Exercise instructions: Scan the entries below and extract each line with the word "Carry" in it.

Material to process:
This design comes from an exercise in tuning for small area and a short achievable clock period on the open sky130 flow, not from production work.
Function was checked by simulation only, so behaviour that the tests miss may differ from the original.
The flow treats the clock pin as an ideal source, which a real chip does not have.
Power and IR drop assume default switching activity.

// Parameterized_ALU
module Parameterized_ALU#(parameter N = 16)(
    input clk,
    input [N-1:0] A,
    input [N-1:0] B,
    input [3:0] ALU_Func,
    output reg [N-1:0] ALU_out,
    output reg Carry,
    output  Arith,
    output  Shift,
    output  CMP,
    output  Logic
    );
Size in the first run: roughly 1800 cells after synthesis, about 58 I/O pins, about 10000 um2 of cells after synthesis.
==> module Parameterized_ALU, before the edit <==
module Parameterized_ALU#(parameter N = 16)(
    input clk,
    input [N-1:0] A,
    input [N-1:0] B,
    input [3:0] ALU_Func,
    output reg [N-1:0] ALU_out,
    output reg Carry,
    output  Arith,
    output  Shift,
    output  CMP,
    output  Logic
    );
    wire arr  = (ALU_Func[3:1] == 3'b001);
    wire divm = arr & ALU_Func[0];
    wire mulm = arr & ~ALU_Func[0];
    wire addm = (ALU_Func == 4'b0000);
    wire [15:0] q, r;
    wire c;
    alu_muldiv u_md(.A(A), .B(B), .divm(divm), .mulm(mulm), .addm(addm), .Q(q), .R(r), .C(c));
    wire lt = ~c;
    wire eq = ~|(A ^ B);
    wire gt = c & ~eq;
    reg [3:0] tt;
    always @* begin
        case (ALU_Func)
            4'b0100: tt = 4'b1000;   
            4'b0101: tt = 4'b1110;   
            4'b0110: tt = 4'b0111;   
            4'b0111: tt = 4'b0001;   
            4'b1000: tt = 4'b0110;   
            4'b1001: tt = 4'b1001;   
            default: tt = 4'b0000;
        endcase
    end
    wire [15:0] lg;
    genvar gi;
    generate for (gi = 0; gi < 16; gi = gi + 1) begin : lut
        assign lg[gi] = tt[{A[gi], B[gi]}];
    end endgenerate
    wire sel_r  = (ALU_Func[3:2] == 2'b00) & ~divm;      
    wire inv_r  = ~ALU_Func[0];                          
    wire f_eq   = (ALU_Func == 4'b1010);
    wire f_gt   = (ALU_Func == 4'b1011);
    wire f_lt   = (ALU_Func == 4'b1100);
    wire f_shr  = (ALU_Func == 4'b1101);
    wire f_shl  = (ALU_Func == 4'b1110);
    wire f_cy   = (ALU_Func[3:1] == 3'b000);              
    always @(posedge clk) begin
        Carry <= f_cy & ~c;
        ALU_out <= ({16{sel_r}} & (r ^ {16{inv_r}}))
                 | ({16{divm}} & q)
                 | lg
                 | ({16{f_shr}} & {1'b0, A[15:1]})
                 | ({16{f_shl}} & {A[14:0], 1'b0})
                 | {14'b0, (f_gt & gt) | (f_lt & lt), (f_eq & eq) | (f_lt & lt)};
    end
    assign Arith = (ALU_Func[3:2] == 2'b00);
    assign Logic = (ALU_Func[3:2] == 2'b01) || (ALU_Func == 4'b1000) || (ALU_Func == 4'b1001);
    assign CMP   = (ALU_Func == 4'b1010) || (ALU_Func == 4'b1011) || (ALU_Func == 4'b1100);
    assign Shift = (ALU_Func == 4'b1101) || (ALU_Func == 4'b1110);
endmodule
==> flow/config.mk <==
export PLATFORM = sky130hd
export DESIGN_NAME = Parameterized_ALU
export DESIGN_NICKNAME = Parameterized_ALU
export VERILOG_FILES = /design/flow/design.v
export SDC_FILE = /design/flow/constraint.sdc
export NUM_CORES = 4
export LEC_CHECK = 0
export ABC_AREA = 1
export CAP_MARGIN = 20
export CORE_MARGIN = 2
export CORE_UTILIZATION = 40
export SLEW_MARGIN = 20
==> flow/constraint.sdc <==
create_clock -name core_clock -period 35.0 [get_ports {clk}]
set_input_delay 7.0000 -clock core_clock [delete_from_list [all_inputs] [get_ports {clk}]]
set_output_delay 7.0000 -clock core_clock [all_outputs]
set_load 0.01 [all_outputs]
standard.sh (not shown) runs the stock make flow with config.mk's settings and CLKGATE_MAP_FILE= SYNTH_SCRIPT=/design/flow/synth_recipe.tcl, a recipe that flattens the netlist after the stock synthesis.
==> flow/flow/run.sh <==
#!/bin/bash
# The standard layout, with the port buffers made of sky130_fd_sc_hd__buf_2 cells
# (the standard flow picks clkdlybuf4s50_1; every port still gets its buffer), and one more
# timing repair after clock tree synthesis (flow/resize_cts.tcl).
set -euo pipefail
export BUFFER_PORTS_ARGS="-buffer_cell sky130_fd_sc_hd__buf_2"
bash standard.sh cts > standard_cts.log 2>&1
openroad -no_init -exit flow/resize_cts.tcl > resize_cts.log 2>&1
touch orfs/results/sky130hd/Parameterized_ALU/base/4_cts.sdc
bash standard.sh > standard.log 2>&1
==> flow/flow/resize_cts.tcl <==
# After clock tree synthesis: size up and buffer the slowest paths a little further than
# the standard flow's flow does (about 1 ns more setup slack at the design's clock period), then
# legalise the placement again. Registers keep their cell types (sizing only).
set results orfs/results/sky130hd/Parameterized_ALU/base
read_liberty $::env(FLOW_HOME)/platforms/sky130hd/lib/sky130_fd_sc_hd__tt_025C_1v80.lib
read_db $results/4_cts.odb
read_sdc $results/4_cts.sdc
source $::env(FLOW_HOME)/platforms/sky130hd/setRC.tcl
set_dont_use [list sky130_fd_sc_hd__probe_p_8 sky130_fd_sc_hd__probec_p_8 sky130_fd_sc_hd__lpflow_*]
estimate_parasitics -placement
set ws [expr [sta::worst_slack_cmd max] * 1e9]
puts "worst setup slack before: $ws ns"
report_design_area
repair_timing -setup -setup_margin [expr $ws + 1.0] -sequence "unbuffer,sizeup,swap,buffer" -repair_tns 100
detailed_placement
check_placement -verbose
estimate_parasitics -placement
puts "worst setup slack after: [expr [sta::worst_slack_cmd max] * 1e9] ns"
report_design_area
write_db $results/4_cts.odb
The starting point produced a clean layout.
Next try:
--- a/flow/design.v
+++ b/flow/design.v
@@ -20,42 +20,29 @@
     alu_muldiv u_md(.A(A), .B(B), .divm(divm), .mulm(mulm), .addm(addm), .Q(q), .R(r), .C(c));
     wire lt = ~c;
     wire eq = ~|(A ^ B);
     wire gt = c & ~eq;
-    reg [3:0] tt;
-    always @* begin
+    always @(posedge clk) begin
+        Carry <= 1'b0;
         case (ALU_Func)
-            4'b0100: tt = 4'b1000;   
-            4'b0101: tt = 4'b1110;   
-            4'b0110: tt = 4'b0111;   
-            4'b0111: tt = 4'b0001;   
-            4'b1000: tt = 4'b0110;   
-            4'b1001: tt = 4'b1001;   
-            default: tt = 4'b0000;
+            4'b0000: {Carry, ALU_out} <= {~c, ~r};
+            4'b0001: {Carry, ALU_out} <= {~c, r};
+            4'b0010: ALU_out <= ~r;
+            4'b0011: ALU_out <= q;
+            4'b0100: ALU_out <= A & B;
+            4'b0101: ALU_out <= A | B;
+            4'b0110: ALU_out <= ~(A & B);
+            4'b0111: ALU_out <= ~(A | B);
+            4'b1000: ALU_out <= A ^ B;
+            4'b1001: ALU_out <= ~(A ^ B);
+            4'b1010: ALU_out <= {15'b0, eq};
+            4'b1011: ALU_out <= {14'b0, gt, 1'b0};
+            4'b1100: ALU_out <= {14'b0, lt, lt};
+            4'b1101: ALU_out <= {1'b0, A[15:1]};
+            4'b1110: ALU_out <= {A[14:0], 1'b0};
+            default: ALU_out <= 16'b0;
         endcase
     end
-    wire [15:0] lg;
-    genvar gi;
-    generate for (gi = 0; gi < 16; gi = gi + 1) begin : lut
-        assign lg[gi] = tt[{A[gi], B[gi]}];
-    end endgenerate
-    wire sel_r  = (ALU_Func[3:2] == 2'b00) & ~divm;      
-    wire inv_r  = ~ALU_Func[0];                          
-    wire f_eq   = (ALU_Func == 4'b1010);
-    wire f_gt   = (ALU_Func == 4'b1011);
-    wire f_lt   = (ALU_Func == 4'b1100);
-    wire f_shr  = (ALU_Func == 4'b1101);
-    wire f_shl  = (ALU_Func == 4'b1110);
-    wire f_cy   = (ALU_Func[3:1] == 3'b000);              
-    always @(posedge clk) begin
-        Carry <= f_cy & ~c;
-        ALU_out <= ({16{sel_r}} & (r ^ {16{inv_r}}))
-                 | ({16{divm}} & q)
-                 | lg
-                 | ({16{f_shr}} & {1'b0, A[15:1]})
-                 | ({16{f_shl}} & {A[14:0], 1'b0})
-                 | {14'b0, (f_gt & gt) | (f_lt & lt), (f_eq & eq) | (f_lt & lt)};
-    end
     assign Arith = (ALU_Func[3:2] == 2'b00);
     assign Logic = (ALU_Func[3:2] == 2'b01) || (ALU_Func == 4'b1000) || (ALU_Func == 4'b1001);
     assign CMP   = (ALU_Func == 4'b1010) || (ALU_Func == 4'b1011) || (ALU_Func == 4'b1100);
     assign Shift = (ALU_Func == 4'b1101) || (ALU_Func == 4'b1110);
The new run passed the timing, design-rule and antenna checks.
Hold slack improved by 0.19 ns.
Total power goes down by a few percent.
Sequential share of layout area is about the same.
Setup slack improved by 0.45 ns.
Synthesized cell count goes up by a few percent.
Non-clock buffer count goes up by 4.

-- separate check: timing with driven ports --
How much do the figures lean on ideal ports? The routed layouts below were timed once more, with nothing changed but the port constraints. Step 1 sets driving cells, clkbuf_16 on the clock port and buf_2 on the other inputs (assumed; they add their load-dependent delay and slew). Step 2 times the ports against the registers' clock, not the clock port: input delays grow and output delays shrink by t, the midpoint of the rising clock arrivals with the driver on. Slacks: ideal / step 1 / step 2; pairs: ideal / step 1.
run	t (ns)	setup slack, ns	worst setup path at the end
the first run	0.283	10.764 / 10.765 / 10.481	input to register
the second run	0.273	11.218 / 11.220 / 10.947	input to register
After both steps every run listed still meets setup and hold. The setup slack of the first run, which loses most, moves by +0.001 ns with the drivers and by -0.283 ns with both steps.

Response below:
    output reg Carry,
    output reg Carry,
        Carry <= f_cy & ~c;
+        Carry <= 1'b0;
+            4'b0000: {Carry, ALU_out} <= {~c, ~r};
+            4'b0001: {Carry, ALU_out} <= {~c, r};
-        Carry <= f_cy & ~c;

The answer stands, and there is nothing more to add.